Intra-coronary Hyperoxemic Therapy

Number: 0801

Table Of Contents

Applicable CPT / HCPCS / ICD-10 Codes


Scope of Policy

This Clinical Policy Bulletin addresses intra-coronary hyperoxemic therapy.

  1. Experimental and Investigational

    Aetna considers intra-coronary hyperoxemic therapy (also known as aqueous oxygen therapy, hyperoxemic reperfusion therapy, super-oxygenation therapy, and super-saturated oxygen infusion therapy) experimental and investigational for the treatment of the following indications (not an all-inclusive list) because of insufficient evidence and the effectiveness of this approach has not been established:

    1. Carbon monoxide poisoning
    2. Cardiogenic shock
    3. Radio-contrast nephropathy
    4. Reperfusion microvascular ischemia in persons with acute myocardial infarction
    5. Stroke


CPT Codes / HCPCS Codes / ICD-10 Codes

Code Code Description

Information in the [brackets] below has been added for clarification purposes.   Codes requiring a 7th character are represented by "+":

There are no specific CPT or HCPCS codes for hyperoxemic therapy:

ICD-10 codes not covered for indications listed in the CPB (not all-inclusive):

G45.0 - G45.2
G45.4 - G45.9
Transient cerebral ischemic attacks and related syndromes
I21.01 - I22.9 ST (STEMI) & non-ST (NSTEMI) elevation myocardial infarction
I60.00 - I67.2
I67.4 - I69.998
Cerebrovascular diseases
I97.810 - I97.821 Intraoperative/postprocedural cerebrovascular infarction during surgery
N04.0 - N05.9
N07.0 - N07.9
Nephritis and nephropathy [radio-contrast]
R57.0 Cardiogenic shock
T50.8X5+ Adverse effects of diagnostic agents [radio-contrast nephrophathy]
T58.01X+ - T58.94X+ Toxic effect of carbon monoxide
T59.891+ Toxic effect of other specified gases, fumes and vapors, accidental (unintentional)
X00.1XX+, X02.1XX+ Exposure to smoke in fire in building or structure [carbon monoxide]

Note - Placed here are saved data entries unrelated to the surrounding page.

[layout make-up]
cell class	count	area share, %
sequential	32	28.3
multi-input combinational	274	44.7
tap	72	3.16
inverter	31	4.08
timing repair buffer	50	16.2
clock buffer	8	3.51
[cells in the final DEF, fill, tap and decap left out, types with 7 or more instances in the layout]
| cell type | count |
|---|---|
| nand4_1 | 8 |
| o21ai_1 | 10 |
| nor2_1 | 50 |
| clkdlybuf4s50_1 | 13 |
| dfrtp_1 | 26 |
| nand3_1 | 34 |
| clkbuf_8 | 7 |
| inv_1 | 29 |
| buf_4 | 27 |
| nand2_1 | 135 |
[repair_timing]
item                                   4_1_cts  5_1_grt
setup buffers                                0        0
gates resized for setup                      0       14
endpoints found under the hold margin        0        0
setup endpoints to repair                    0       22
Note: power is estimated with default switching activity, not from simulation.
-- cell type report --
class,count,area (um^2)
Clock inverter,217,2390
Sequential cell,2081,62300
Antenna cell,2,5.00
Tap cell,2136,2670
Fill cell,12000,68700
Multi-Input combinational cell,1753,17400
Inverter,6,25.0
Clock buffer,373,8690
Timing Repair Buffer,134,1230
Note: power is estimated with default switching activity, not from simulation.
<file path="src/rtl/sram_arb_pkg.sv">
// Shared types and defaults for the CPU/DMA SRAM arbiter.
// Imported by the arbiter and by anything that names its states or ports.
package sram_arb_pkg;

  typedef enum logic [1:0] {
    ARB,
    LOCK_P0,
    LOCK_P1
  } state_t;

  localparam int P_CPU = 0;
  localparam int P_DMA = 1;

  localparam int ADDR_W_DEF    = 14;
  localparam int DATA_W_DEF    = 8;
  localparam int MAX_BURST_DEF = 16;

endpackage

</file>
<file path="src/rtl/sram_arbiter.sv">
// Round-robin CPU/DMA arbiter for the single-port SRAM with bounded
// burst locking and a registered one-cycle read-return pipe.
module sram_arbiter
  import sram_arb_pkg::*;
#(
  parameter int ADDR_W    = ADDR_W_DEF,
  parameter int DATA_W    = DATA_W_DEF,
  parameter int MAX_BURST = MAX_BURST_DEF
) (
  input  logic              HCLK,
  input  logic              HRESETn,
  input  logic              REQ0,
  input  logic              REQ1,
  input  logic              WE0,
  input  logic              WE1,
  input  logic              LOCK0,
  input  logic              LOCK1,
  input  logic [ADDR_W-1:0] ADDR0,
  input  logic [ADDR_W-1:0] ADDR1,
  input  logic [DATA_W-1:0] WDATA0,
  input  logic [DATA_W-1:0] WDATA1,
  output logic              GNT0,
  output logic              GNT1,
  output logic [DATA_W-1:0] RDATA0,
  output logic [DATA_W-1:0] RDATA1,
  output logic              RVALID0,
  output logic              RVALID1,
  output logic              SRAMCS,
  output logic              SRAMWEN,
  output logic [ADDR_W-1:0] SRAMADDR,
  output logic [DATA_W-1:0] SRAMWDATA,
  input  logic [DATA_W-1:0] SRAMRDATA
);

  localparam int BW = $clog2(MAX_BURST + 1);
  localparam logic [BW-1:0] BMAX = BW'(MAX_BURST);

  state_t        state, state_n;
  logic          last, last_n;
  logic [BW-1:0] bcnt, bcnt_n;
  logic [1:0]    rd_pend;

  logic          win0, win1;
  logic          own;
  logic          lock_own;
  logic          lk_win;
  logic          req_other;
  logic [BW-1:0] cnt_inc;

  always_ff @(posedge HCLK or negedge HRESETn) begin
    if (!HRESETn) begin
      state   <= ARB;
      last    <= 1'b1;
      bcnt    <= '0;
      rd_pend <= 2'b00;
    end else begin
      state   <= state_n;
      last    <= last_n;
      bcnt    <= bcnt_n;
      rd_pend <= {GNT1 & ~WE1, GNT0 & ~WE0};
    end
  end

  always_comb begin
    win0      = 1'b0;
    win1      = 1'b0;
    state_n   = state;
    last_n    = last;
    bcnt_n    = bcnt;
    own       = (state == LOCK_P1);
    lk_win    = 1'b0;
    req_other = 1'b0;
    cnt_inc   = (bcnt >= BMAX) ? BMAX : bcnt + 1'b1;
    lock_own  = (state == LOCK_P0 && REQ0) ||
                (state == LOCK_P1 && REQ1);
    if (lock_own) begin
      win0      = ~own;
      win1      = own;
      lk_win    = own ? LOCK1 : LOCK0;
      req_other = own ? REQ0 : REQ1;
      bcnt_n    = cnt_inc;
      last_n    = own;
      if (!lk_win || (cnt_inc == BMAX && req_other)) begin
        state_n = ARB;
        bcnt_n  = '0;
      end
    end else begin
      // A lock whose owner dropped REQ falls through to plain arbitration
      win0      = REQ0 & (~REQ1 | last);
      win1      = REQ1 & (~REQ0 | ~last);
      lk_win    = win1 ? LOCK1 : LOCK0;
      req_other = win1 ? REQ0 : REQ1;
      state_n   = ARB;
      bcnt_n    = '0;
      if (win0 || win1) begin
        last_n = win1;
        if (lk_win && !(MAX_BURST == 1 && req_other)) begin
          state_n = win1 ? LOCK_P1 : LOCK_P0;
          bcnt_n  = BW'(1);
        end
      end
    end
  end

  assign GNT0      = win0 & HRESETn;
  assign GNT1      = win1 & HRESETn;
  assign SRAMCS    = GNT0 | GNT1;
  assign SRAMWEN   = GNT1 ? WE1 : (GNT0 & WE0);
  assign SRAMADDR  = win1 ? ADDR1 : ADDR0;
  assign SRAMWDATA = win1 ? WDATA1 : WDATA0;

  assign RVALID0 = rd_pend[P_CPU];
  assign RVALID1 = rd_pend[P_DMA];
  assign RDATA0  = rd_pend[P_CPU] ? SRAMRDATA : '0;
  assign RDATA1  = rd_pend[P_DMA] ? SRAMRDATA : '0;

endmodule

</file>
--- src/rtl/yuv420_scan_ctrl.sv ---
// Planar YUV 4:2:0 frame scan-out: fetches one pixel pair per pass through a shared
// byte read port, feeds the external 1-cycle converter and buffers RGB in a small FIFO.
module yuv420_scan_ctrl
  import disp_pkg::*;
#(
  parameter int W  = 176,
  parameter int H  = 144,
  parameter int AW = 17,
  parameter int FD = 4
) (
  input  logic          clk,
  input  logic          rst_n,
  input  logic          start,
  input  logic [AW-1:0] frame_base,
  output logic          mem_rd_en,
  output logic [AW-1:0] mem_addr,
  input  logic [7:0]    mem_rd_data,
  output logic [7:0]    conv_y,
  output logic [7:0]    conv_u,
  output logic [7:0]    conv_v,
  input  logic [7:0]    conv_r,
  input  logic [7:0]    conv_g,
  input  logic [7:0]    conv_b,
  output logic          rgb_valid,
  input  logic          rgb_ready,
  output logic [23:0]   rgb_data,
  output logic          rgb_sof,
  output logic          rgb_eol,
  output logic          rgb_eof,
  output logic          busy,
  output logic          done
);

  localparam int XW = $clog2(W + 1);
  localparam int YW = $clog2(H + 1);
  localparam int CW = $clog2(FD) + 1;

  localparam logic [AW-1:0] Y_BYTES   = AW'(y_size(W, H));
  localparam logic [AW-1:0] C_BYTES   = AW'(c_size(W, H));
  localparam logic [AW-1:0] HALF_W    = AW'(W / 2);
  localparam logic [XW-1:0] LAST_COL  = XW'(W - 2);
  localparam logic [YW-1:0] LAST_ROW  = YW'(H - 1);
  localparam logic [CW:0]   ADMIT_MAX = (CW + 1)'(FD - 2);

  scan_state_t   state;
  logic [AW-1:0] y_ptr;
  logic [AW-1:0] c_row;
  logic [AW-1:0] c_col;
  logic [XW-1:0] col;
  logic [YW-1:0] row;
  logic [7:0]    y0_q;
  logic [7:0]    y1_q;
  logic [7:0]    u_q;

  // Two-stage valid/tag shadow of the converter: stage 1 aligns with conv_* inputs,
  // stage 2 with conv_r/g/b.
  logic          v1;
  logic          v2;
  pix_tag_t      t1;
  pix_tag_t      t2;

  logic [1:0]    inflight;
  logic [CW-1:0] fifo_count;
  logic [CW:0]   occupancy;
  logic          fifo_empty;
  logic          pop;
  logic          last_pair;
  fifo_entry_t   push_entry;
  fifo_entry_t   pop_entry;

  assign inflight  = {1'b0, v1} + {1'b0, v2};
  assign occupancy = {1'b0, fifo_count} + {{(CW - 1){1'b0}}, inflight};
  assign last_pair = (col == LAST_COL) && (row == LAST_ROW);

  assign push_entry = '{r: conv_r, g: conv_g, b: conv_b, tag: t2};

  sync_fifo #(
    .WIDTH (ENTRY_W),
    .DEPTH (FD)
  ) u_fifo (
    .clk   (clk),
    .rst_n (rst_n),
    .push  (v2),
    .wdata (push_entry),
    .pop   (pop),
    .rdata (pop_entry),
    .empty (fifo_empty),
    .count (fifo_count)
  );

  // Output fields are gated with valid so the unreset FIFO storage never leaks out.
  assign rgb_valid = !fifo_empty;
  assign pop       = rgb_valid && rgb_ready;
  assign rgb_data  = rgb_valid ? {pop_entry.r, pop_entry.g, pop_entry.b} : 24'd0;
  assign rgb_sof   = rgb_valid && pop_entry.tag.sof;
  assign rgb_eol   = rgb_valid && pop_entry.tag.eol;
  assign rgb_eof   = rgb_valid && pop_entry.tag.eof;
  assign done      = (state == S_DRAIN) && pop && pop_entry.tag.eof;

  always_ff @(posedge clk or negedge rst_n) begin
    if (!rst_n) begin
      state     <= S_IDLE;
      busy      <= 1'b0;
      mem_rd_en <= 1'b0;
      mem_addr  <= '0;
      conv_y    <= '0;
      conv_u    <= '0;
      conv_v    <= '0;
      y_ptr     <= '0;
      c_row     <= '0;
      c_col     <= '0;
      col       <= '0;
      row       <= '0;
      y0_q      <= '0;
      y1_q      <= '0;
      u_q       <= '0;
      v1        <= 1'b0;
      v2        <= 1'b0;
      t1        <= '0;
      t2        <= '0;
    end else begin
      v1 <= 1'b0;
      v2 <= v1;
      t2 <= t1;
      case (state)
        S_IDLE: begin
          if (start) begin
            state <= S_CHK;
            busy  <= 1'b1;
            y_ptr <= frame_base;
            c_row <= frame_base + Y_BYTES;
            c_col <= '0;
            col   <= '0;
            row   <= '0;
          end
        end
        // Admit a pair only when both of its pushes are guaranteed a FIFO slot.
        S_CHK: begin
          if (occupancy <= ADMIT_MAX) begin
            state     <= S_RD_Y0;
            mem_rd_en <= 1'b1;
            mem_addr  <= y_ptr;
          end
        end
        S_RD_Y0: begin
          state    <= S_RD_Y1;
          mem_addr <= y_ptr + AW'(1);
        end
        S_RD_Y1: begin
          state    <= S_RD_U;
          y0_q     <= mem_rd_data;
          mem_addr <= c_row + c_col;
        end
        S_RD_U: begin
          state    <= S_RD_V;
          y1_q     <= mem_rd_data;
          mem_addr <= c_row + c_col + C_BYTES;
        end
        S_RD_V: begin
          state     <= S_CAP_V;
          u_q       <= mem_rd_data;
          mem_rd_en <= 1'b0;
        end
        S_CAP_V: begin
          state  <= S_CV0;
          conv_y <= y0_q;
          conv_u <= u_q;
          conv_v <= mem_rd_data;
          v1     <= 1'b1;
          t1     <= '{sof: (row == '0) && (col == '0), eol: 1'b0, eof: 1'b0};
        end
        S_CV0: begin
          state  <= S_CV1;
          conv_y <= y1_q;
          v1     <= 1'b1;
          t1     <= '{sof: 1'b0, eol: (col == LAST_COL), eof: last_pair};
        end
        S_CV1: begin
          state <= last_pair ? S_DRAIN : S_CHK;
          y_ptr <= y_ptr + AW'(2);
          if (col == LAST_COL) begin
            col   <= '0;
            c_col <= '0;
            row   <= row + YW'(1);
            // Even and odd rows share a chroma line; step it after the odd row.
            if (row[0]) c_row <= c_row + HALF_W;
          end else begin
            col   <= col + XW'(2);
            c_col <= c_col + AW'(1);
          end
        end
        S_DRAIN: begin
          if (done) begin
            state <= S_IDLE;
            busy  <= 1'b0;
          end
        end
        default: state <= S_IDLE;
      endcase
    end
  end

endmodule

Coronary heart disease is the leading cause of death worldwide, with over 7 million deaths annually.  Following an acute myocardial infarction (AMI), early restoration of blood flow through the the occluded coronary artery with the use of thrombolytic therapy or primary percutaneous coronary intervention (PCI) is the most effective approach to reduce the size of a myocardial infarct (MI) and improve clinical outcomes.  However, reperfusion alone is insufficient to save endangered myocardium because complications resulting from loss of viable cardiac myocytes are still common following AMI even after myocardial blood flow has been restored.  Furthermore, it has been reported that reperfusion following ischemia causes additional cell dealth and increases infarct size.  This phenomenon is known as myocardial reperfusion injury or lethal reperfusion injury, which culminates in the death of cardiac myocytes that were viable immediately before myocardial reperfusion.  This form of myocardial injury may partly explain why, despite optimal myocardial reperfusion, the mortality following an AMI approaches 10%, and the incidence of cardiac failure after an AMI is almost 25% (Yellon and Hausenloy, 2007).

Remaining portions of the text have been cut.